▸ WORK REQUIRED: Return each line of the records below that contains the word "parameter".

Dataset entries:
+===+
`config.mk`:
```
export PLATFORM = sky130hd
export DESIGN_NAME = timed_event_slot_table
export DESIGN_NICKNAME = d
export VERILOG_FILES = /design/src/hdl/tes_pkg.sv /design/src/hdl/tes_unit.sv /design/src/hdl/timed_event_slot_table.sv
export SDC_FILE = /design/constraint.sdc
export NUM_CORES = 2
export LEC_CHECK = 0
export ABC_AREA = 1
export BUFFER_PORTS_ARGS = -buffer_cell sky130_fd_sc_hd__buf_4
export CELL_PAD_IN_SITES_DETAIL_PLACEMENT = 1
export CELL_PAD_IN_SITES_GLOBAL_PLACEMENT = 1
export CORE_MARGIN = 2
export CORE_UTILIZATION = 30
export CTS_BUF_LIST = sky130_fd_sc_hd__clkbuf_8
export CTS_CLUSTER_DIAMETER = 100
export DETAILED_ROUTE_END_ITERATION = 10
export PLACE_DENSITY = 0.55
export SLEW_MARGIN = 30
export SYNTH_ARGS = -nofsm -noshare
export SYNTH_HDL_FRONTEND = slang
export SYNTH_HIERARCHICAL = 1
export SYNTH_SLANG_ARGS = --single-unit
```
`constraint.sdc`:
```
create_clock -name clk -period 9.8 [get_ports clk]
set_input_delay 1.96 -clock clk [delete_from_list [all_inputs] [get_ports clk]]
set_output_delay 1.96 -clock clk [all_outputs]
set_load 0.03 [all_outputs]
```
+===+
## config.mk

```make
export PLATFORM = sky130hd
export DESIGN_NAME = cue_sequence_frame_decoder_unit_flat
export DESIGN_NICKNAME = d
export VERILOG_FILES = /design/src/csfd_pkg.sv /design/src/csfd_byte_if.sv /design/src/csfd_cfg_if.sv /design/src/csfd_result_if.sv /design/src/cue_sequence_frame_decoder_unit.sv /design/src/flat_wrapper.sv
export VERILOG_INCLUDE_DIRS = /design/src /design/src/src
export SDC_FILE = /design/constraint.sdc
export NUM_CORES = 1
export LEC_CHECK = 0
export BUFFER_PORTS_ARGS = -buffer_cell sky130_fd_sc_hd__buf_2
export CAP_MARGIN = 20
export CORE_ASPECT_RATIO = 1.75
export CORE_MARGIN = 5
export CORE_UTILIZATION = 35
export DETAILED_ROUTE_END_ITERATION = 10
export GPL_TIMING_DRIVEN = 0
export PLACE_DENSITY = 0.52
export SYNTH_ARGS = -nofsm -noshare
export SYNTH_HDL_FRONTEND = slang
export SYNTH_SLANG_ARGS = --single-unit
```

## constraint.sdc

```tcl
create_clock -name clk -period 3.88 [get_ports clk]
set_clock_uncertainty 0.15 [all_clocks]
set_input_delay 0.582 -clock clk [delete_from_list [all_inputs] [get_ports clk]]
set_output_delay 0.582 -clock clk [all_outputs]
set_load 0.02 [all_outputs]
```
+===+
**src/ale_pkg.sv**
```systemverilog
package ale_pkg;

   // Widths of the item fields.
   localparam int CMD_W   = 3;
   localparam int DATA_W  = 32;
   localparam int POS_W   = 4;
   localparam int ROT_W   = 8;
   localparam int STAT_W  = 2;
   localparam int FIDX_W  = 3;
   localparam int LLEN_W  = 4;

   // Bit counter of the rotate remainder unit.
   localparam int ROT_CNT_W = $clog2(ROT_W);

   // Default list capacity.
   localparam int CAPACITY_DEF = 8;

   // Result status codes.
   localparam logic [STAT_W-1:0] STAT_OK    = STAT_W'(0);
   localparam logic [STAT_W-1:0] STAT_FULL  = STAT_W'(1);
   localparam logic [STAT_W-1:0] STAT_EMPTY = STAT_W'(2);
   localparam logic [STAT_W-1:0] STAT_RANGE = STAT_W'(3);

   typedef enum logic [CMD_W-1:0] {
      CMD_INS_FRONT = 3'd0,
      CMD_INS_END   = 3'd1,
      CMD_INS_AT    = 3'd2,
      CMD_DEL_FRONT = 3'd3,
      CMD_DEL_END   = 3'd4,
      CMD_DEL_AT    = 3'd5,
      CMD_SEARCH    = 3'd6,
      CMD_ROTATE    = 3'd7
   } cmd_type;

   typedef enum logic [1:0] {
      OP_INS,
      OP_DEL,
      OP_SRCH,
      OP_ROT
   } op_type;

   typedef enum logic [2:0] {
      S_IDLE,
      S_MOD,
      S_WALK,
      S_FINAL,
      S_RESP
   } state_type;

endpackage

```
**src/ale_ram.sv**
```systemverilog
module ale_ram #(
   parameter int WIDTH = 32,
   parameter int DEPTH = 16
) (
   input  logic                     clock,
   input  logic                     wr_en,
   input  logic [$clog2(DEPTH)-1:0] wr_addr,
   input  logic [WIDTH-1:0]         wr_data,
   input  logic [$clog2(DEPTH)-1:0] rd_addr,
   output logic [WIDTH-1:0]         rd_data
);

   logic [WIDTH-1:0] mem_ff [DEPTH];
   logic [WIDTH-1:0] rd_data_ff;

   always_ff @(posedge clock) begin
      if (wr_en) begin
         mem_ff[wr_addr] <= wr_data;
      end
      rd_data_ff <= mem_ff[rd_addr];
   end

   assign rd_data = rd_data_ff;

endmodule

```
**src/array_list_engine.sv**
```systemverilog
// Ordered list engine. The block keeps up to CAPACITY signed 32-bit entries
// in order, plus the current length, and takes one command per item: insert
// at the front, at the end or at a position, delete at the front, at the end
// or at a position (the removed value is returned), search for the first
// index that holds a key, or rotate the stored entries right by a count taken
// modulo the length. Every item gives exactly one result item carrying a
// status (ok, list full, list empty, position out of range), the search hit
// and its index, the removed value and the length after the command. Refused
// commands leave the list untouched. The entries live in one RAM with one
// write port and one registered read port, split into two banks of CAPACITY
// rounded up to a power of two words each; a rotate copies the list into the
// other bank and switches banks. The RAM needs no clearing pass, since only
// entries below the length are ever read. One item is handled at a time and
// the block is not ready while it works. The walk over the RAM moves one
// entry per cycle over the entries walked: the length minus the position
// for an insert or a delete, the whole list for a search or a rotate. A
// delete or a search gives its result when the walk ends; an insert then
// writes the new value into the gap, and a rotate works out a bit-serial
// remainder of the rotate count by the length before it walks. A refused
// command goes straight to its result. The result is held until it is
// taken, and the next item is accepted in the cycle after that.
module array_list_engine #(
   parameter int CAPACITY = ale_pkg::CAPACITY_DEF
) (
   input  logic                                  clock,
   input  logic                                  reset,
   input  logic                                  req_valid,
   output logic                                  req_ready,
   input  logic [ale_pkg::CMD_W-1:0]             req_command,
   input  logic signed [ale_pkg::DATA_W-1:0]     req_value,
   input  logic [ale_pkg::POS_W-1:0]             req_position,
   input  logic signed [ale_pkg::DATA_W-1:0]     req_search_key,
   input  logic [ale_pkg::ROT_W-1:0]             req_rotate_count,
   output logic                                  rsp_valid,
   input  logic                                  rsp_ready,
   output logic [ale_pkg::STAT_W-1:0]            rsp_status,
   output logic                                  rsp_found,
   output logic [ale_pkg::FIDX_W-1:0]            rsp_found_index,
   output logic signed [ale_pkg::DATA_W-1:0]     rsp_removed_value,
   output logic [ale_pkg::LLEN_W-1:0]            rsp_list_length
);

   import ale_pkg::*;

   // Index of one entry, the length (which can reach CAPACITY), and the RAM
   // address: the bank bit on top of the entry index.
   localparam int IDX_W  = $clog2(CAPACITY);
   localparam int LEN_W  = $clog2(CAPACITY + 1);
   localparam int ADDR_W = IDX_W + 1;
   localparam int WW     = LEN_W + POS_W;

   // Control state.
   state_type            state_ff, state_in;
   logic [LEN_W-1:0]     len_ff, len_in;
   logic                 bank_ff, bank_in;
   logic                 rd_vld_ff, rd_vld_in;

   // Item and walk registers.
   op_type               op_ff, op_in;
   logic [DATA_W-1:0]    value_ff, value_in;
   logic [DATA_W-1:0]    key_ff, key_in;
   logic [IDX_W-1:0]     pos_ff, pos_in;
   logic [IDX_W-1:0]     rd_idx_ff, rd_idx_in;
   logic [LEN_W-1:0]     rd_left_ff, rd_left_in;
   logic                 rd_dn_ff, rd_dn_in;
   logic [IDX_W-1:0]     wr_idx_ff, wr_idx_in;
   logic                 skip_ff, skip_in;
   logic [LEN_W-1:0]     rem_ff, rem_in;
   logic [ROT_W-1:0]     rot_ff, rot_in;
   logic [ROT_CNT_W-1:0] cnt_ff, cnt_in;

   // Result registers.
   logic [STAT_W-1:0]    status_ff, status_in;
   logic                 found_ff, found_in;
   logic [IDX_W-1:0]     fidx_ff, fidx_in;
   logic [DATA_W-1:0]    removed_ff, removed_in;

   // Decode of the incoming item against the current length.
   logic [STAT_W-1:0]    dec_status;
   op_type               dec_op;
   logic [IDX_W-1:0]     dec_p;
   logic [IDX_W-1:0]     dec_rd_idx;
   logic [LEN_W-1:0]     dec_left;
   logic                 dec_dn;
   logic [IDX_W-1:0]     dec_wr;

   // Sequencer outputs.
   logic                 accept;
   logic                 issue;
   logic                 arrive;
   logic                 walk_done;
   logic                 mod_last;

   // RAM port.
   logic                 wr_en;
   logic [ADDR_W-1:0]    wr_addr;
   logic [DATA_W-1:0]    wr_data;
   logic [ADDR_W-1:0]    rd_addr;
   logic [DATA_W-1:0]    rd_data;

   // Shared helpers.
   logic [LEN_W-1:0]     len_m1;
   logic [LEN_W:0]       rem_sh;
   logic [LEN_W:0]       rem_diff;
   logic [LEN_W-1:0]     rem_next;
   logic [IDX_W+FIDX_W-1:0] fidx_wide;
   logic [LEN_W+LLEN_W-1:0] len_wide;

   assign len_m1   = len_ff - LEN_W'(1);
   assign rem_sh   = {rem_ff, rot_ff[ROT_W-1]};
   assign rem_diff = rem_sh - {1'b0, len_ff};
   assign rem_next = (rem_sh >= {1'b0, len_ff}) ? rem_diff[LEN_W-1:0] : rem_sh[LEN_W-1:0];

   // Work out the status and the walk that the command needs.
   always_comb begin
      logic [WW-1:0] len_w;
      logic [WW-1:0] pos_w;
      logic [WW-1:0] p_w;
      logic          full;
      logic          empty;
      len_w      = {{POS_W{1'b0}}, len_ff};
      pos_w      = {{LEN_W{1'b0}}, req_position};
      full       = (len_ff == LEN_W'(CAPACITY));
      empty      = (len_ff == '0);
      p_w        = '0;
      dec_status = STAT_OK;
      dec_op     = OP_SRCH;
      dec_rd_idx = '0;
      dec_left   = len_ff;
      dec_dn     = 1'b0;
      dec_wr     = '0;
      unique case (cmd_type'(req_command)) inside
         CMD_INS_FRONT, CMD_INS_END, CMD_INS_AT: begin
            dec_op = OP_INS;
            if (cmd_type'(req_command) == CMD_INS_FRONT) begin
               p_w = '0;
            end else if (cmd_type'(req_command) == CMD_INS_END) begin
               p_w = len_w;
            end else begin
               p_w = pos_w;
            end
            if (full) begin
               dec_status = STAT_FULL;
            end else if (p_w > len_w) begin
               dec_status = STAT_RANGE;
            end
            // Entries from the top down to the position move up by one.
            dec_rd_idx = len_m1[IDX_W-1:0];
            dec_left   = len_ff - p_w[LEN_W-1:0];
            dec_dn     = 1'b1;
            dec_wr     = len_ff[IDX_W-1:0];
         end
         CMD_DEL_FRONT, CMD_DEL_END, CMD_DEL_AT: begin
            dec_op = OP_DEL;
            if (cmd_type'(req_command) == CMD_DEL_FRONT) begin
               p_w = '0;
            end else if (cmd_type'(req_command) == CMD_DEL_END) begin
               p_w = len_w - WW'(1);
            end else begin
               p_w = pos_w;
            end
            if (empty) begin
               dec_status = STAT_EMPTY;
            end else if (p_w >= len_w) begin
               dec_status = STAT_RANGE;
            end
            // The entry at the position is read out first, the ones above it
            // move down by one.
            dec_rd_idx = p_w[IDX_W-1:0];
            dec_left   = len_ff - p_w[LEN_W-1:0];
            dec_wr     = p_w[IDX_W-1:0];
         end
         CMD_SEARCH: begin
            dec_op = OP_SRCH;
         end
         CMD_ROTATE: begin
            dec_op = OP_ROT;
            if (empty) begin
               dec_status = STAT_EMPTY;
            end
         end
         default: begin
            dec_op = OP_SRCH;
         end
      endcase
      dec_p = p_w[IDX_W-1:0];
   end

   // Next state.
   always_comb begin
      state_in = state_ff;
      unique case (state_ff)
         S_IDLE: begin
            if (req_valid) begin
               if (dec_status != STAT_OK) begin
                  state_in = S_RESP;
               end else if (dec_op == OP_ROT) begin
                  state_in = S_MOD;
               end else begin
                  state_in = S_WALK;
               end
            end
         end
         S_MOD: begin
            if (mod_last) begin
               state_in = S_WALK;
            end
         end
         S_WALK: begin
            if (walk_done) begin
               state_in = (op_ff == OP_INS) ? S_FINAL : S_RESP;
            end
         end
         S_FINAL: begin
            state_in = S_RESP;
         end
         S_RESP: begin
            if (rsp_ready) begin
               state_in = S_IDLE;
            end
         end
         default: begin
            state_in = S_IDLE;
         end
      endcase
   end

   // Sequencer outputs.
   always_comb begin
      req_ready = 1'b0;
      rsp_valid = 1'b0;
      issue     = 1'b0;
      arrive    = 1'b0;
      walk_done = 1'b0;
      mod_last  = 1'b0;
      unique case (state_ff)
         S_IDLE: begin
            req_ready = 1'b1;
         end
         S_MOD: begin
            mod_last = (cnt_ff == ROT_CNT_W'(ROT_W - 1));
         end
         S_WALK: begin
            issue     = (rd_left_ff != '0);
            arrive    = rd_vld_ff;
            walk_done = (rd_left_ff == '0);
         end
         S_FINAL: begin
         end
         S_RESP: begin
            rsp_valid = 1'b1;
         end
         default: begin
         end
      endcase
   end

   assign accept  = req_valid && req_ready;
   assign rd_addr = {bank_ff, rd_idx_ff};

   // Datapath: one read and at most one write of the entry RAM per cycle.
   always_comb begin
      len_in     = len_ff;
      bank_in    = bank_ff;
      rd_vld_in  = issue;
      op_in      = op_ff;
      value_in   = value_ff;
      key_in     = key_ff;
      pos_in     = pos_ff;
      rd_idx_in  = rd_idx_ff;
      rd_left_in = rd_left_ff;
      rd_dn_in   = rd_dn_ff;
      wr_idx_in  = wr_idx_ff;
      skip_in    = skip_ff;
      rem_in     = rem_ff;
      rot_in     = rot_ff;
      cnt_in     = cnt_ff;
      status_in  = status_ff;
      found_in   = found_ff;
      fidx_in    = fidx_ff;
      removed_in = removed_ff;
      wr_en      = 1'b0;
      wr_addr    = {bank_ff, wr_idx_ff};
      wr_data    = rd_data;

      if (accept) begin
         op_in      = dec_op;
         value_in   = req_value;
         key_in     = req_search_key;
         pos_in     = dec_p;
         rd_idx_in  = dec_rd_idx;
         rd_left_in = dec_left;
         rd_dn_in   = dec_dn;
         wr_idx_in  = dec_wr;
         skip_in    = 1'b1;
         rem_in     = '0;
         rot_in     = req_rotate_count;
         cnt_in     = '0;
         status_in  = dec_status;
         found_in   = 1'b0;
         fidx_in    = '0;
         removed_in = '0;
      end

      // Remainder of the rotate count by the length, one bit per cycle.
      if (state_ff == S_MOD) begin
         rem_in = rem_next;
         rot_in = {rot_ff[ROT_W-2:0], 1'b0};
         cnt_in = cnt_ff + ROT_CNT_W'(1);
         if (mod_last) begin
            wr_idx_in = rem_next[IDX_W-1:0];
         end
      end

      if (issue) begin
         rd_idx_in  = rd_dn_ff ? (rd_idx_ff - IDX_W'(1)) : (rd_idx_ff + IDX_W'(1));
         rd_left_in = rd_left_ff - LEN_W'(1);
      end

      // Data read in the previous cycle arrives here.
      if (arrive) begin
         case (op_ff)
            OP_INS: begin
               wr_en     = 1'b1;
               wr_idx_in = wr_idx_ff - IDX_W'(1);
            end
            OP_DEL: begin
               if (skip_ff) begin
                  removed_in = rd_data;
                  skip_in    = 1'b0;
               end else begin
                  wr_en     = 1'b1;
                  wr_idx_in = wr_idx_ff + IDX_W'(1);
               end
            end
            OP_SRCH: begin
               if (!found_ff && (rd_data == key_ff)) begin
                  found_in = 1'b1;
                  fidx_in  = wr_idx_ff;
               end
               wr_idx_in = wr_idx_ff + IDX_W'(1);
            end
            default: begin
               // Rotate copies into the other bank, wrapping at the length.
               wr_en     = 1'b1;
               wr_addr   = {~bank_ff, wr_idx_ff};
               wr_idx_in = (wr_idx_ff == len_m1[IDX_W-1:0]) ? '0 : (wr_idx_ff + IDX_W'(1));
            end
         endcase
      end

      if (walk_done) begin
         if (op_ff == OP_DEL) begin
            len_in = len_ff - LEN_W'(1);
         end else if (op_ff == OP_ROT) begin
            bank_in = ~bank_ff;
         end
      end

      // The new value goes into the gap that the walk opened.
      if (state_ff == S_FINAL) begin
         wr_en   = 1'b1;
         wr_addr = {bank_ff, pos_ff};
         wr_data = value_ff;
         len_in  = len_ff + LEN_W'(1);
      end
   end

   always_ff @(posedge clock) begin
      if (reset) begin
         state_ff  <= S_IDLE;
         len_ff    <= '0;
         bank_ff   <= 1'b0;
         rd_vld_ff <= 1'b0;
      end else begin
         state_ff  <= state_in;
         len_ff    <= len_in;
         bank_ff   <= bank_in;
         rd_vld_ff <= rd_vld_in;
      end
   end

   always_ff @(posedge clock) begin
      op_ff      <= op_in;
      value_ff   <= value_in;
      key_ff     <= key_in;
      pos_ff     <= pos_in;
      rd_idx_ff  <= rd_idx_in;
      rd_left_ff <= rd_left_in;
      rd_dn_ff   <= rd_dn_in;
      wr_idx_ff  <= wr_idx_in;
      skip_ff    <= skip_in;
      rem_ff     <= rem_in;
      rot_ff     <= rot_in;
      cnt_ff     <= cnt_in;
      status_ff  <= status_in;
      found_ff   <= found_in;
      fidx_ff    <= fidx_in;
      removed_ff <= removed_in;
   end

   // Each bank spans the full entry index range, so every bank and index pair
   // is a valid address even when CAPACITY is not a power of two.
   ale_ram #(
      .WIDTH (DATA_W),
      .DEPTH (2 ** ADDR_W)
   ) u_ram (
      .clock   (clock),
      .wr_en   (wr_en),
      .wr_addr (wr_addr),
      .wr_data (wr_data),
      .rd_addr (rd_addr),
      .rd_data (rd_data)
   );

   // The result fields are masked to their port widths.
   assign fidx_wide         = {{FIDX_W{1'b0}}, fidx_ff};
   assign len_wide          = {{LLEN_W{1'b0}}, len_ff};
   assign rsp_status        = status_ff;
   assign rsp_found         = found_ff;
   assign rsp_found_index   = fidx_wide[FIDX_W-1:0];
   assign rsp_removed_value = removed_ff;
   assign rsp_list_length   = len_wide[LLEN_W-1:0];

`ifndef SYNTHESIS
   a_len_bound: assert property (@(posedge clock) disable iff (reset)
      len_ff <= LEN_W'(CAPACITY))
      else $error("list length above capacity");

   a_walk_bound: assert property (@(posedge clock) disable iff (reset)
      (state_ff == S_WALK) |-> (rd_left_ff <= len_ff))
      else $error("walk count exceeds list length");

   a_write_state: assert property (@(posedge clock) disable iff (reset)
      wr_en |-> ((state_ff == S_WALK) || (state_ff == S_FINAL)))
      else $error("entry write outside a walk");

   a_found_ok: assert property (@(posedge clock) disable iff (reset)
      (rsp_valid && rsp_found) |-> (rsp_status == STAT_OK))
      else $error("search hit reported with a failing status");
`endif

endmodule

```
+===+
▸ SOLVED EXERCISE:
   parameter int WIDTH = 32,
   parameter int DEPTH = 16
   parameter int CAPACITY = ale_pkg::CAPACITY_DEF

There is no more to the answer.